Hauptsache, im Gespräch bleiben!
War das zweite Treffen zwischen dem US-Präsidenten und dem nordkoreanischen Machthaber ein Reinfall? Nein, der Gesprächsfaden darf nicht abreißen.

Er zündelt im Verhältnis zum Iran, er provoziert China und düpiert Verbündete wie die EU. Er hat den INF-Vertrag zur nuklearen Abrüstung mit Russland gekündigt, ist aus dem Pariser Klimaabkommen ausgestiegen und will eine irrsinnige Mauer an der mexikanischen Grenze errichten lassen. US-Präsident Donald Trump kann man wahrlich kein feines Gespür für Diplomatie unterstellen.

Michael Güthlein

... tat sich schwer, Donald Trump zu loben, findet es aber wichtig, dass Politiker miteinander reden.
Lena UphoffMichael Güthlein, chrismon-Redakteur

Trotzdem: Im Umgang mit Kim Jong-Un hat er richtig gehandelt.

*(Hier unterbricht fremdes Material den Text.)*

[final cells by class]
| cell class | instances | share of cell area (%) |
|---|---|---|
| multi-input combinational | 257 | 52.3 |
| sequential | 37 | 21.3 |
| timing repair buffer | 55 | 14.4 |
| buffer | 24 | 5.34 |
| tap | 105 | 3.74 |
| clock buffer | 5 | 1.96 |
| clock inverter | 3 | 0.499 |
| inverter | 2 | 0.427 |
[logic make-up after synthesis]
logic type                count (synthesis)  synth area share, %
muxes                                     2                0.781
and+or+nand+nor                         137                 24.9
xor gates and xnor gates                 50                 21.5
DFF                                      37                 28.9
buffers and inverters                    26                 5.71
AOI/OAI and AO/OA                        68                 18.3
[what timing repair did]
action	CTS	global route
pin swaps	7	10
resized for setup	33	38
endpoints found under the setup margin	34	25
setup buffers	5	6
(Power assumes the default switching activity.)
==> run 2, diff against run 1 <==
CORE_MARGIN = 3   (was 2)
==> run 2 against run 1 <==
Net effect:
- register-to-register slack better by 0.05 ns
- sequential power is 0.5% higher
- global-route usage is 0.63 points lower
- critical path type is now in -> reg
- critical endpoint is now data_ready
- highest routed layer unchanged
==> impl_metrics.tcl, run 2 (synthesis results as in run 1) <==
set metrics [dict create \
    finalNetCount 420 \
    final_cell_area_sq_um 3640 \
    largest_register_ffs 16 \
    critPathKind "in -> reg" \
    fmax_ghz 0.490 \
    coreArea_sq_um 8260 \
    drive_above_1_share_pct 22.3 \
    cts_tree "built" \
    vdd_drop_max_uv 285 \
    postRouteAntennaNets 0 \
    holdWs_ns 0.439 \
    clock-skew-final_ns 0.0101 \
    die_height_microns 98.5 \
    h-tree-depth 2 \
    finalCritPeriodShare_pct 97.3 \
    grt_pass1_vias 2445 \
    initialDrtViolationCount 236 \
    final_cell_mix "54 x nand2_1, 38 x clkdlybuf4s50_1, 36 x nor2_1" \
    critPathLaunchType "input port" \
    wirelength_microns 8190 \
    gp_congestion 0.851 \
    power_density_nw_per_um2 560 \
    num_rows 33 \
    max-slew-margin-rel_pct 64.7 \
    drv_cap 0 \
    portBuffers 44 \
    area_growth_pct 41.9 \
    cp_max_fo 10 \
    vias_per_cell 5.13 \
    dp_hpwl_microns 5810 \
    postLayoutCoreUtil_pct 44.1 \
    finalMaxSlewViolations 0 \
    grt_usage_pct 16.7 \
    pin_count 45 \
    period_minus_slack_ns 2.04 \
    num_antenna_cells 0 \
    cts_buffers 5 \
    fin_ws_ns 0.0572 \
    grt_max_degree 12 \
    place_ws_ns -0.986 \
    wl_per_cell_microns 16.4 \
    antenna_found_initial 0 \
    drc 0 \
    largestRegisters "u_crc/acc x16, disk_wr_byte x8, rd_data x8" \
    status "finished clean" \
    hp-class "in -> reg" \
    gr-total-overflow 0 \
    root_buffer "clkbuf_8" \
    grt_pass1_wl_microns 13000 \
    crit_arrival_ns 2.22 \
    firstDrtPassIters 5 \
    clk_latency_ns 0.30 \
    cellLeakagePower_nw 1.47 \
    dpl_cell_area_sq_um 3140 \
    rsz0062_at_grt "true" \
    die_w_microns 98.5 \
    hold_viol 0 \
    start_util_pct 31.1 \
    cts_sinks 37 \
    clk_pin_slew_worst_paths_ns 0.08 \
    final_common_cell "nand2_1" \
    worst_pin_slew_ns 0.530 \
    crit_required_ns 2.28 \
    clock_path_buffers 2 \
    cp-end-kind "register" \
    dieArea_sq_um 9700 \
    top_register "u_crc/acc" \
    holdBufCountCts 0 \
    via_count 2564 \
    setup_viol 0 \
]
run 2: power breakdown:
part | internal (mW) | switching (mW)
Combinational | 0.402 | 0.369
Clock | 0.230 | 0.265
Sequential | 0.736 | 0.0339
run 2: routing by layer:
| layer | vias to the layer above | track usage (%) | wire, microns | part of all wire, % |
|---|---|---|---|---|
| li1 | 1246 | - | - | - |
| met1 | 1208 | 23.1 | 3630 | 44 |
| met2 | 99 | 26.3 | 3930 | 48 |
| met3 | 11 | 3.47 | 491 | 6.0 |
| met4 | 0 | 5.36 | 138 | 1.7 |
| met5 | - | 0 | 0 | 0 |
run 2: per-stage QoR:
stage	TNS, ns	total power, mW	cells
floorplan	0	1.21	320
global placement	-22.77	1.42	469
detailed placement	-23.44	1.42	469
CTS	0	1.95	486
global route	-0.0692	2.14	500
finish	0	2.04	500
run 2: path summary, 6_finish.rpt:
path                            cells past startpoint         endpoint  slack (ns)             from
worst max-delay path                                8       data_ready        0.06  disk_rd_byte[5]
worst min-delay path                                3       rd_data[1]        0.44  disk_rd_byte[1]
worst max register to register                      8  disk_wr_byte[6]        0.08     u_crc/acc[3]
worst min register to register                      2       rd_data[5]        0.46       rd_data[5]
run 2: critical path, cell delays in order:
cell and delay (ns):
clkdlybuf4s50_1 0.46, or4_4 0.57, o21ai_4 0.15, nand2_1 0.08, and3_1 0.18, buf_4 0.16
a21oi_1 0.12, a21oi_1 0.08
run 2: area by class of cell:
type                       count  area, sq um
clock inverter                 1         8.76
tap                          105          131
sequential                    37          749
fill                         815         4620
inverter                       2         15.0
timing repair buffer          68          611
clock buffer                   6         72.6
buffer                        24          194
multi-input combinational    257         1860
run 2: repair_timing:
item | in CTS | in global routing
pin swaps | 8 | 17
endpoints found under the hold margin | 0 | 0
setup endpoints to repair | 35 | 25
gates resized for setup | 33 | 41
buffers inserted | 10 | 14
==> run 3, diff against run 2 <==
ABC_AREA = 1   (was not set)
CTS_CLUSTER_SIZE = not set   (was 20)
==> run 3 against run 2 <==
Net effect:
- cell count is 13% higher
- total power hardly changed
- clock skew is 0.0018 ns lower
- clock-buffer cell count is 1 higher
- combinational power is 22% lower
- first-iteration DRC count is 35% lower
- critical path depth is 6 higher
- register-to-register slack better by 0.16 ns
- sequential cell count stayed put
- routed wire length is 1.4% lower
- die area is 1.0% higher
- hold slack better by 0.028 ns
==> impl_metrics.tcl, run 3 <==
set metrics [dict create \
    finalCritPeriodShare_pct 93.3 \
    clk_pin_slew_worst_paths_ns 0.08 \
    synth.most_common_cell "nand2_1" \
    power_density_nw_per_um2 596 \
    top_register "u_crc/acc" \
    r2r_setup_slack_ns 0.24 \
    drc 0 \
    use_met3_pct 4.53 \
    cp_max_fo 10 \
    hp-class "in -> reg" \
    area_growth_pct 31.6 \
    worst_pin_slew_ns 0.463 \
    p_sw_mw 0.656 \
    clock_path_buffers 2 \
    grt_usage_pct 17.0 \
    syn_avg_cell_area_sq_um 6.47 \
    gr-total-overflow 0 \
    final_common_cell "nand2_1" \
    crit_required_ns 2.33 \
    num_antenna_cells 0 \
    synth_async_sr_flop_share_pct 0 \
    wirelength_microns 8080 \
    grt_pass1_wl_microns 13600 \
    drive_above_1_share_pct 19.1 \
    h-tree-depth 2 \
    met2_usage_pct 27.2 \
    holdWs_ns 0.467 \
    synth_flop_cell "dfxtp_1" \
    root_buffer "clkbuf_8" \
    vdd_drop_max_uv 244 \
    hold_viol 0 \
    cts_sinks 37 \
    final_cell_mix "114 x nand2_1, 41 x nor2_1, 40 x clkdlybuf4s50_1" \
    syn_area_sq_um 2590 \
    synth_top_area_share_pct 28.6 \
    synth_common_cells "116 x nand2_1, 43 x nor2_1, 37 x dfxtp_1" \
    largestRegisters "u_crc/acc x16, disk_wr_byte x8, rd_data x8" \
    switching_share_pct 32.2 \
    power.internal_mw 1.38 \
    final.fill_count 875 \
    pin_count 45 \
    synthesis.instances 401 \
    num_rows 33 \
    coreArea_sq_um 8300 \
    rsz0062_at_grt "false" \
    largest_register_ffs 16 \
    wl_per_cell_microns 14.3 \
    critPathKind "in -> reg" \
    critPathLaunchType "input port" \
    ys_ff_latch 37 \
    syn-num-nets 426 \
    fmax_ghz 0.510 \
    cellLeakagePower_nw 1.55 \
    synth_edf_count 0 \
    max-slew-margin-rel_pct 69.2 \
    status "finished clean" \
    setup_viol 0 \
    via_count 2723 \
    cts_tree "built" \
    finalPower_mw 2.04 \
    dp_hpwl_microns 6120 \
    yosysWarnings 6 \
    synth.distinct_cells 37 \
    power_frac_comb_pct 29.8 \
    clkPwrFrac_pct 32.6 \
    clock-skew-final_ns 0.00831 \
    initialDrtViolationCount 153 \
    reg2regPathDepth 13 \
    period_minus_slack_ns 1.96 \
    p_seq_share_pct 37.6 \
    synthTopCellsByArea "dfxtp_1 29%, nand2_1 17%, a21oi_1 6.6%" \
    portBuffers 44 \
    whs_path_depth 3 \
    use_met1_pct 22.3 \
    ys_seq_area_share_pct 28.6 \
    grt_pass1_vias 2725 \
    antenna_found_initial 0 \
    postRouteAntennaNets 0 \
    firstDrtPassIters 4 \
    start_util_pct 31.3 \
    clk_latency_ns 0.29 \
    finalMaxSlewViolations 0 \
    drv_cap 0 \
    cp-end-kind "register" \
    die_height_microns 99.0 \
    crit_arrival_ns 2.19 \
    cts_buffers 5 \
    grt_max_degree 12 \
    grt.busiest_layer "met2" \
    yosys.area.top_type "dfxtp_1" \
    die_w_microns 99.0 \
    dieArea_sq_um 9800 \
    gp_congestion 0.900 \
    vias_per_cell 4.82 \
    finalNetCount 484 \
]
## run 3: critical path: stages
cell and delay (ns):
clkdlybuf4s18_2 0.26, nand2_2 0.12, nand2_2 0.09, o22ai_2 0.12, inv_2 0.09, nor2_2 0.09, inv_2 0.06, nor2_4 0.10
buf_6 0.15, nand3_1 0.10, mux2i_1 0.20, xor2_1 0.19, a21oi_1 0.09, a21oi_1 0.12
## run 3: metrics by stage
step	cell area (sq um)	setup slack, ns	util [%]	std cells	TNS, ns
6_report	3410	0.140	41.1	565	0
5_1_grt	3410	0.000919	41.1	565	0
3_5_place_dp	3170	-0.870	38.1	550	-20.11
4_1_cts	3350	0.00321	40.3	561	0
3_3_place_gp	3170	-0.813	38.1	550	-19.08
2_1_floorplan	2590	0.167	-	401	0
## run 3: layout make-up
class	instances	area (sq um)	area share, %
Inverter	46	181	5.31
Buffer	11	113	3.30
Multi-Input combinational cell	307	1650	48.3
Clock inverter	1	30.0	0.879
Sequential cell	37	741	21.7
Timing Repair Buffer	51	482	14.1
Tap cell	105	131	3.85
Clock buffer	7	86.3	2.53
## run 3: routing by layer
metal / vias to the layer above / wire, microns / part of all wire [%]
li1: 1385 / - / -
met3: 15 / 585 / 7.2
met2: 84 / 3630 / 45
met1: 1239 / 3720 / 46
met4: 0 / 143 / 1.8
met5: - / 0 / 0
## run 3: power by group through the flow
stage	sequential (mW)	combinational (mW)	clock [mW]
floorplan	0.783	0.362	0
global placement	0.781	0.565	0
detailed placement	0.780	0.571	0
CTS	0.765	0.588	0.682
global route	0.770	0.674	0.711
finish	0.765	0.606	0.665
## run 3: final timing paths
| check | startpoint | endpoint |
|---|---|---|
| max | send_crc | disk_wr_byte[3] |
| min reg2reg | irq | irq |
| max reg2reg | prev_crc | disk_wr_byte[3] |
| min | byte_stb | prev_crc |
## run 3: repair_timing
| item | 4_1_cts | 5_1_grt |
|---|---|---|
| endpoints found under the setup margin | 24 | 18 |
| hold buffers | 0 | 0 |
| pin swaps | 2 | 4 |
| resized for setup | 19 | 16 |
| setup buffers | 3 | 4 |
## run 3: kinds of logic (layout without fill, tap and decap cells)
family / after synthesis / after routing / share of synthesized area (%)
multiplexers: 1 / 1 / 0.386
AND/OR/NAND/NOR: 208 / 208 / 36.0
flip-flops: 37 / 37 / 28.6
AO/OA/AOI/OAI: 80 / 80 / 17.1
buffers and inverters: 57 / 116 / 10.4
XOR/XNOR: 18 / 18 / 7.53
==> src/rtl/boot_guard.sv <==
module boot_guard
  import boot_guard_pkg::*;
#(
  parameter int KEY_W = 2,
  parameter int DBG_N = 2
) (
  input  logic             clk,
  input  logic             por,
  input  logic             load_stb,
  input  logic             load_pl,
  input  logic             load_enc,
  input  logic [KEY_W-1:0] load_key,
  input  logic             fuse_sec_only,
  input  logic             fuse_dbg_off,
  input  logic [DBG_N-1:0] dbg_req,
  input  logic             seu_track_en,
  input  logic             seu_flag,
  input  logic             dec_en_a,
  input  logic             dec_en_b,
  input  logic             sw_force_rst,
  output logic             mode_ns,
  output logic             lockdown,
  output logic             dec_lock,
  output logic             hmac_lock,
  output logic             rsa_lock,
  output logic             clr_ram,
  output logic             clr_cache,
  output logic             pl_reset
);
  localparam int NREQ = 3;
  mode_t           st;
  logic            load_viol, boot_fuse_viol, trig, locked;
  logic [NREQ-1:0] req;

  bg_mode_tracker #(.KEY_W(KEY_W)) u_mode (
    .clk(clk), .por(por), .locked(locked), .load_stb(load_stb),
    .load_pl(load_pl), .load_enc(load_enc), .load_key(load_key),
    .fuse_sec_only(fuse_sec_only), .st(st), .load_viol(load_viol),
    .boot_fuse_viol(boot_fuse_viol)
  );

  bg_tamper #(.DBG_N(DBG_N)) u_tamper (
    .fuse_dbg_off(fuse_dbg_off), .dbg_req(dbg_req), .seu_track_en(seu_track_en),
    .seu_flag(seu_flag), .dec_en_a(dec_en_a), .dec_en_b(dec_en_b),
    .sw_force_rst(sw_force_rst), .boot_fuse_viol(boot_fuse_viol),
    .load_viol(load_viol), .trig(trig)
  );

  bg_lock_ctrl #(.NREQ(NREQ)) u_lock (
    .clk(clk), .por(por), .trig(trig), .locked(locked), .req(req)
  );

  assign mode_ns   = st.ns;
  assign lockdown  = locked;
  assign dec_lock  = st.ns | locked;
  assign hmac_lock = st.ns | locked;
  assign rsa_lock  = locked;
  assign clr_ram   = req[0];
  assign clr_cache = req[1];
  assign pl_reset  = req[2];
endmodule

==> config.mk <==
export PLATFORM = sky130hd
export DESIGN_NAME = boot_guard
export DESIGN_NICKNAME = d
export VERILOG_FILES = /design/src/rtl/boot_guard_pkg.sv /design/src/rtl/bg_mode_tracker.sv /design/src/rtl/bg_tamper.sv /design/src/rtl/bg_lock_ctrl.sv /design/src/rtl/boot_guard.sv
export SDC_FILE = /design/constraint.sdc
export NUM_CORES = 1
export LEC_CHECK = 0
export BUFFER_PORTS_ARGS = -buffer_cell sky130_fd_sc_hd__buf_2
export CORE_AREA = 3 3 40 42
export CTS_BUF_LIST = sky130_fd_sc_hd__clkbuf_4 sky130_fd_sc_hd__clkbuf_8
export DETAILED_ROUTE_END_ITERATION = 10
export DIE_AREA = 0 0 43 45
export PLACE_DENSITY = 0.51
export SYNTH_ARGS = -nofsm -noshare
export SYNTH_HDL_FRONTEND = slang
export SYNTH_SLANG_ARGS = --single-unit
==> constraint.sdc <==
create_clock -name clk -period 3.4 [get_ports clk]
set_clock_uncertainty 0.2 [all_clocks]
set_input_delay 0.34 -clock clk [delete_from_list [all_inputs] [get_ports clk]]
set_output_delay 0.34 -clock clk [all_outputs]
set_load 0.01 [all_outputs]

Donald Trump hat als erster US-Präsident das außenpolitische Tabu gebrochen: Er spricht mit Nordkoreas Machthaber. Selbst wenn Trump es persönlich nicht schafft, einen dauerhaften Friedensvertrag zu verhandeln und die atomare Abrüstung voranzutreiben, kann sein Nachfolger oder seine Nachfolgerin daran anknüpfen.

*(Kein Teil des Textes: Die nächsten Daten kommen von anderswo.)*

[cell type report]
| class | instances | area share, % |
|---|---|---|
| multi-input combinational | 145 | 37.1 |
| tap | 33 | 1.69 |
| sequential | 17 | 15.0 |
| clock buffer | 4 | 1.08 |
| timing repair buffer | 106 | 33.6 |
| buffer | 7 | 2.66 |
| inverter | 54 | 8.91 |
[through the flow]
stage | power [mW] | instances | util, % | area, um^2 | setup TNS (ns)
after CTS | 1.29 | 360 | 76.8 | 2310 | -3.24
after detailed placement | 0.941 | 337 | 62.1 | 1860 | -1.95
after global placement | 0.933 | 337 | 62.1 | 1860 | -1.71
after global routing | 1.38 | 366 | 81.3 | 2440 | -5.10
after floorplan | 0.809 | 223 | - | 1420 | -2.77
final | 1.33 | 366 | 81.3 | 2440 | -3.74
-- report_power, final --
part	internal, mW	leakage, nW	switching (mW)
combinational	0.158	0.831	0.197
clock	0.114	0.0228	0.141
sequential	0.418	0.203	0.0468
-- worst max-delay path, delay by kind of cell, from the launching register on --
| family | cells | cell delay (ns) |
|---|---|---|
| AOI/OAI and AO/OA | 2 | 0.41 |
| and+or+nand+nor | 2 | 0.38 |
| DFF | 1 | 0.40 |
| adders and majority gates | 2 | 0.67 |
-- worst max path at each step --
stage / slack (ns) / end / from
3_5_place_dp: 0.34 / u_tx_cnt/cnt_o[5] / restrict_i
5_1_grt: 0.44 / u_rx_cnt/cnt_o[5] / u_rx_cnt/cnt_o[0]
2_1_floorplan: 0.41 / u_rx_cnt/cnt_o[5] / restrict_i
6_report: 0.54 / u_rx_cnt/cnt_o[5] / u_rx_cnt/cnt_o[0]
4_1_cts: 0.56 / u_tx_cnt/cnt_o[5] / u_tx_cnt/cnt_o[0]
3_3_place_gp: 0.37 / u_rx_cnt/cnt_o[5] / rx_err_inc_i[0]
===== src/rtl/irqc_pkg.sv =====
package irqc_pkg;

    localparam int BANK_W = 32;

    // Word index inside a bank (byte address bits [3:2])
    localparam logic [1:0] W_EVENT  = 2'd0;
    localparam logic [1:0] W_ENABLE = 2'd1;
    localparam logic [1:0] W_ACK    = 2'd2;
    localparam logic [1:0] W_MIRROR = 2'd3;

    typedef struct packed {
        logic [BANK_W-1:0] evt;
        logic [BANK_W-1:0] ena;
        logic [BANK_W-1:0] prev;
    } bank_st_t;

endpackage


===== src/rtl/irqc_sync.sv =====
module irqc_sync #(
    parameter int W      = 64,
    parameter int STAGES = 2
) (
    input  logic         clk_i,
    input  logic         rst_i,
    input  logic [W-1:0] d_i,
    output logic [W-1:0] q_o
);

    logic [W-1:0] stg_d [STAGES];
    logic [W-1:0] stg_q [STAGES];

    always_comb begin
        stg_d[0] = d_i;
        for (int i = 1; i < STAGES; i++) begin
            stg_d[i] = stg_q[i-1];
        end
    end

    always_ff @(posedge clk_i) begin
        for (int i = 0; i < STAGES; i++) begin
            if (rst_i) stg_q[i] <= '0;
            else       stg_q[i] <= stg_d[i];
        end
    end

    assign q_o = stg_q[STAGES-1];

endmodule


===== src/rtl/irqc_bank.sv =====
module irqc_bank
    import irqc_pkg::*;
#(
    parameter logic [BANK_W-1:0] LVL_MASK = '0
) (
    input  logic              clk_i,
    input  logic              rst_i,
    input  logic [BANK_W-1:0] src_s_i,
    input  logic              ena_we_i,
    input  logic              ack_we_i,
    input  logic [BANK_W-1:0] wdata_i,
    output logic [BANK_W-1:0] evt_o,
    output logic [BANK_W-1:0] ena_o,
    output logic [BANK_W-1:0] pend_o,
    output logic [BANK_W-1:0] set_o,
    output logic [BANK_W-1:0] ack_o
);

    bank_st_t st_d, st_q;
    logic [BANK_W-1:0] rise_d;
    logic [BANK_W-1:0] set_d;
    logic [BANK_W-1:0] ack_d;

    always_comb begin
        st_d   = st_q;
        ack_d  = ack_we_i ? wdata_i : '0;
        rise_d = src_s_i & ~st_q.prev;
        // A new edge only counts for a source already enabled
        set_d  = rise_d & st_q.ena;
        // Setting has priority over a same-cycle acknowledge
        st_d.evt  = (st_q.evt & ~ack_d) | set_d;
        st_d.prev = src_s_i;
        if (ena_we_i) begin
            st_d.ena = wdata_i;
        end
    end

    always_ff @(posedge clk_i) begin
        if (rst_i) st_q <= '0;
        else       st_q <= st_d;
    end

    assign evt_o  = st_q.evt;
    assign ena_o  = st_q.ena;
    assign set_o  = set_d;
    assign ack_o  = ack_d;
    // Level sources from the live line, edge sources from the latch
    assign pend_o = ((st_q.evt & ~LVL_MASK) | (src_s_i & LVL_MASK)) & st_q.ena;

endmodule
### config.mk
export PLATFORM = sky130hd
export DESIGN_NAME = lane_sync_fsm
export DESIGN_NICKNAME = d
export VERILOG_FILES = /design/src/rtl/lane_sync_fsm.sv
export SDC_FILE = /design/constraint.sdc
export NUM_CORES = 1
export LEC_CHECK = 0
export ABC_AREA = 1
export CELL_PAD_IN_SITES_DETAIL_PLACEMENT = 0
export CELL_PAD_IN_SITES_GLOBAL_PLACEMENT = 1
export CORE_MARGIN = 2
export CORE_UTILIZATION = 40
export DETAILED_ROUTE_END_ITERATION = 7
export HOLD_SLACK_MARGIN = 0.03
export PLACE_DENSITY = 0.77
export REMOVE_ABC_BUFFERS = 1
export SLEW_MARGIN = 20
export SYNTH_ARGS = -nofsm -noshare
export SYNTH_HDL_FRONTEND = slang
export SYNTH_SLANG_ARGS = --single-unit
export TNS_END_PERCENT = 30
### constraint.sdc
create_clock -name clk -period 2.6 [get_ports clk]
set_input_delay 0.26 -clock clk [delete_from_list [all_inputs] [get_ports clk]]
set_output_delay 0.26 -clock clk [all_outputs]
set_load 0.01 [all_outputs]
### config.mk
export PLATFORM = sky130hd
export DESIGN_NAME = cmpcap_pair
export DESIGN_NICKNAME = d
export VERILOG_FILES = /design/src/rtl/cmpcap_pkg.sv /design/src/rtl/cmpcap_counter.sv /design/src/rtl/cmpcap_pin_sync.sv /design/src/rtl/cmpcap_channel.sv /design/src/rtl/cmpcap_pair.sv
export SDC_FILE = /design/constraint.sdc
export NUM_CORES = 1
export LEC_CHECK = 0
export BUFFER_PORTS_ARGS = -buffer_cell sky130_fd_sc_hd__buf_2
export CAP_MARGIN = 10
export CORE_MARGIN = 2
export CORE_UTILIZATION = 25
export DETAILED_ROUTE_END_ITERATION = 10
export PLACE_DENSITY = 0.53
export SYNTH_ARGS = -nofsm -noshare
export SYNTH_HDL_FRONTEND = slang
export SYNTH_SLANG_ARGS = --single-unit
export TNS_END_PERCENT = 30
### constraint.sdc
create_clock -name clk -period 1.98 [get_ports clk]
set_input_delay 0.396 -clock clk [delete_from_list [all_inputs] [get_ports clk]]
set_output_delay 0.396 -clock clk [all_outputs]
set_load 0.02 [all_outputs]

Der Konflikt auf der koreanischen Halbinsel ist nicht durch eine militärische Intervention zu lösen. Zu groß ist das Risiko einer nuklearen Eskalation. Also muss man an den Verhandlungstisch und reden, reden, reden. Selbst, wenn das nicht bedeutet, gleich konkrete Ergebnisse vorweisen zu können. Und offenbar braucht es manchmal jemanden, der so unverfroren ist wie Donald Trump, um etwas anzustoßen.